American and Israeli Interests Diverge on Talking to Syria

Public broadcasting stars Terry Gross and Judy Woodruff have both now paddled Jimmy Carter for the “provocative” title of his book, Palestine: Peace, Not Apartheid. In each case the gentlemanly grandfatherly prez bore up beautifully under the treatment, stuck to his guns. I chose the title deliberately, Carter said, because Americans don’t understand the situation in the Occupied Territories. In fact, he went on, conditions in the West Bank are “worse” than apartheid. Which is just what a South African church worker told me on my visit to Hebron last summer. I.e., the word “apartheid” is not provocative, but descriptive.

While we’re on provocative matters, let’s talk about Robert Satloff, of the Washington Institute for Near East Policy, and Kenneth Pollack, of Brookings’s Saban Center, holding forth on television about Syria.

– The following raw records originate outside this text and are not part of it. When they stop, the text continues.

$ cat config.mk
export PLATFORM = sky130hd
export DESIGN_NAME = nexys_starship_monster_bank_flat
export DESIGN_NICKNAME = d
export VERILOG_FILES = /design/src/rtl/nexys_starship_monster_bank_pkg.sv /design/src/rtl/nexys_starship_monster_bank_if.sv /design/src/rtl/nexys_starship_monster_bank_lane.sv /design/src/rtl/nexys_starship_monster_bank.sv /design/src/flat_wrapper.sv
export SDC_FILE = /design/constraint.sdc
export NUM_CORES = 1
export LEC_CHECK = 0
export BUFFER_PORTS_ARGS = -buffer_cell sky130_fd_sc_hd__buf_2
export CORE_UTILIZATION = 60
export CTS_CLUSTER_SIZE = 28
export DETAILED_ROUTE_END_ITERATION = 8
export PLACE_DENSITY = 0.79
export SYNTH_ARGS = -nofsm -noshare
export SYNTH_HDL_FRONTEND = slang
export SYNTH_SLANG_ARGS = --single-unit
$ cat constraint.sdc
create_clock -name Clk -period 17.25 [get_ports Clk]
set_input_delay 2.5875 -clock Clk [delete_from_list [all_inputs] [get_ports Clk]]
set_output_delay 2.5875 -clock Clk [all_outputs]
set_load 0.01 [all_outputs]
$ cat src/rtl/nexys_starship_monster_bank_pkg.sv
// Shared types and helpers for the Nexys Starship monster bank.
// Latency: n/a (types and pure functions only).
// Backpressure: n/a.
package nexys_starship_pkg;

  typedef enum logic [2:0] {
    L_INIT  = 3'b001,
    L_EMPTY = 3'b010,
    L_FULL  = 3'b100
  } lane_state_t;

  typedef enum logic [1:0] {
    G_INIT = 2'd0,
    G_PLAY = 2'd1,
    G_OVER = 2'd2
  } game_state_t;

  // Timeout shrinks with level but never below the floor; the product is
  // formed 64 bits wide so a large level cannot wrap the subtraction.
  function automatic logic [31:0] eff_timeout(input logic [31:0] lvl,
                                              input logic [31:0] base,
                                              input logic [31:0] step,
                                              input logic [31:0] floor_t);
    logic [63:0] dec;
    dec = 64'(lvl) * 64'(step);
    if (dec >= 64'(base)) return floor_t;
    if ((base - dec[31:0]) > floor_t) return base - dec[31:0];
    return floor_t;
  endfunction

  // Warn threshold is timeout minus the warn window, clamped at zero.
  function automatic logic [31:0] warn_threshold(input logic [31:0] t,
                                                 input logic [31:0] w);
    return (t > w) ? (t - w) : 32'd0;
  endfunction

  function automatic logic [31:0] popcount(input logic [63:0] v);
    logic [31:0] n;
    n = 32'd0;
    for (int i = 0; i < 64; i++) n = n + 32'(v[i]);
    return n;
  endfunction

endpackage

$ cat src/rtl/nexys_starship_monster_bank_if.sv
// Game-controller side bundle of the monster bank: controls in, lane status out.
// Latency: n/a (wiring only).
// Backpressure: none; all signals are level or strobe.
interface nexys_starship_monster_bank_if #(
  parameter int N_LANES = 4,
  parameter int LVL_W   = 3,
  parameter int CNT_W   = 8
);
  localparam int AC_W = $clog2(N_LANES + 1);

  logic               tick;
  logic               play_flag;
  logic               gameover_ctrl;
  logic [LVL_W-1:0]   level;
  logic [N_LANES-1:0] lane_random;
  logic [N_LANES-1:0] lane_shield;
  logic [N_LANES-1:0] monster;
  logic [N_LANES-1:0] q_init;
  logic [N_LANES-1:0] q_empty;
  logic [N_LANES-1:0] q_full;
  logic [N_LANES-1:0] warn;
  logic [AC_W-1:0]    active_count;
  logic [CNT_W-1:0]   defeated_count;
  logic               gameover;
  logic [N_LANES-1:0] gameover_lane;

  modport master (
    output tick, play_flag, gameover_ctrl, level, lane_random, lane_shield,
    input  monster, q_init, q_empty, q_full, warn, active_count,
           defeated_count, gameover, gameover_lane
  );

  modport slave (
    input  tick, play_flag, gameover_ctrl, level, lane_random, lane_shield,
    output monster, q_init, q_empty, q_full, warn, active_count,
           defeated_count, gameover, gameover_lane
  );
endinterface

$ cat src/rtl/nexys_starship_monster_bank_lane.sv
// One monster terminal: INIT/EMPTY/FULL machine with spawn delay, timeout timer and warn flag.
// Latency: state and warn registered, one Clk; expire_* are combinational from registered timer.
// Backpressure: none; spawns only when the bank grants, force_init overrides everything.
module nexys_starship_lane
  import nexys_starship_pkg::*;
#(
  parameter int TMR_W       = 8,
  parameter int SPAWN_DELAY = 1
) (
  input  logic        clk,
  input  logic        rst_n,
  input  logic        tick,
  input  logic        force_init,
  input  logic        spawn_grant,
  input  logic        shield,
  input  logic [31:0] timeout,
  input  logic [31:0] warn_thr,
  output logic        armed,
  output logic        expire_ok,
  output logic        expire_fault,
  output logic        q_init,
  output logic        q_empty,
  output logic        q_full,
  output logic        warn
);
  localparam logic [TMR_W-1:0] TMR_MAX = '1;

  lane_state_t      state, nxt_state;
  logic [TMR_W-1:0] timer, nxt_timer;
  logic [TMR_W-1:0] delay, nxt_delay;
  logic             expire;

  assign expire       = (state == L_FULL) && (32'(timer) >= timeout);
  assign expire_ok    = expire && shield;
  assign expire_fault = expire && !shield;
  assign armed        = (state == L_EMPTY) && (32'(delay) >= 32'(SPAWN_DELAY));
  assign q_init       = state[0];
  assign q_empty      = state[1];
  assign q_full       = state[2];

  // Next-state: spawn wins over a same-cycle tick, so a fresh monster starts at timer 0.
  always_comb begin
    nxt_state = state;
    nxt_timer = timer;
    nxt_delay = delay;
    if (force_init) begin
      nxt_state = L_INIT;
      nxt_timer = '0;
      nxt_delay = '0;
    end else begin
      unique case (state)
        L_INIT: begin
          nxt_state = L_EMPTY;
          nxt_timer = '0;
          nxt_delay = '0;
        end
        L_EMPTY: begin
          if (spawn_grant) begin
            nxt_state = L_FULL;
            nxt_timer = '0;
            nxt_delay = '0;
          end else if (tick && delay != TMR_MAX) begin
            nxt_delay = delay + 1'b1;
          end
        end
        L_FULL: begin
          if (expire_ok) begin
            nxt_state = L_EMPTY;
            nxt_timer = '0;
            nxt_delay = '0;
          end else if (tick && timer != TMR_MAX) begin
            nxt_timer = timer + 1'b1;
          end
        end
        default: nxt_state = L_INIT;
      endcase
    end
  end

  // Register lane state; warn is derived from next values so it lines up with the timer.
  always_ff @(posedge clk or negedge rst_n) begin
    if (!rst_n) begin
      state <= L_INIT;
      timer <= '0;
      delay <= '0;
      warn  <= 1'b0;
    end else begin
      state <= nxt_state;
      timer <= nxt_timer;
      delay <= nxt_delay;
      warn  <= (nxt_state == L_FULL) && (32'(nxt_timer) >= warn_thr);
    end
  end
endmodule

Satloff all but dismisses the idea of engaging Syria. Pollack says (with his usual indirection), There will be a high price for the U.S. to pay.

Syria may finally be the Elian Gonzalez moment I’ve been waiting for on the Israel lobby—the moment when U.S. interests and Israeli interests part sharply, for all to see. It is now a commonplace to hear Republican congressmen saying We should talk to Syria. I.e., any idiot knows we should be talking to Syria, to try and save lives in Iraq.

It may not be in Israel’s interest to talk to Syria. That is, Israel has time and again declined Syria’s overtures in the last few years. For whatever reason, foolish arrogant or visionary, because they don’t want to part with the Golan, or think they have pulverized Hezbollah, Israel’s leaders don’t want to talk to Syria. Their call.

This is a good line in the sand: Israel doesn’t want to talk to Syria, the U.S. maybe does. Where do you stand, Ken Pollack, of the Saban Center (a thinktank funded by an Israeli)? And Satloff of WINEP, hirer of Israeli generals? Are Israeli and American interests always congruent? Now that’s a good question for public broadcasting.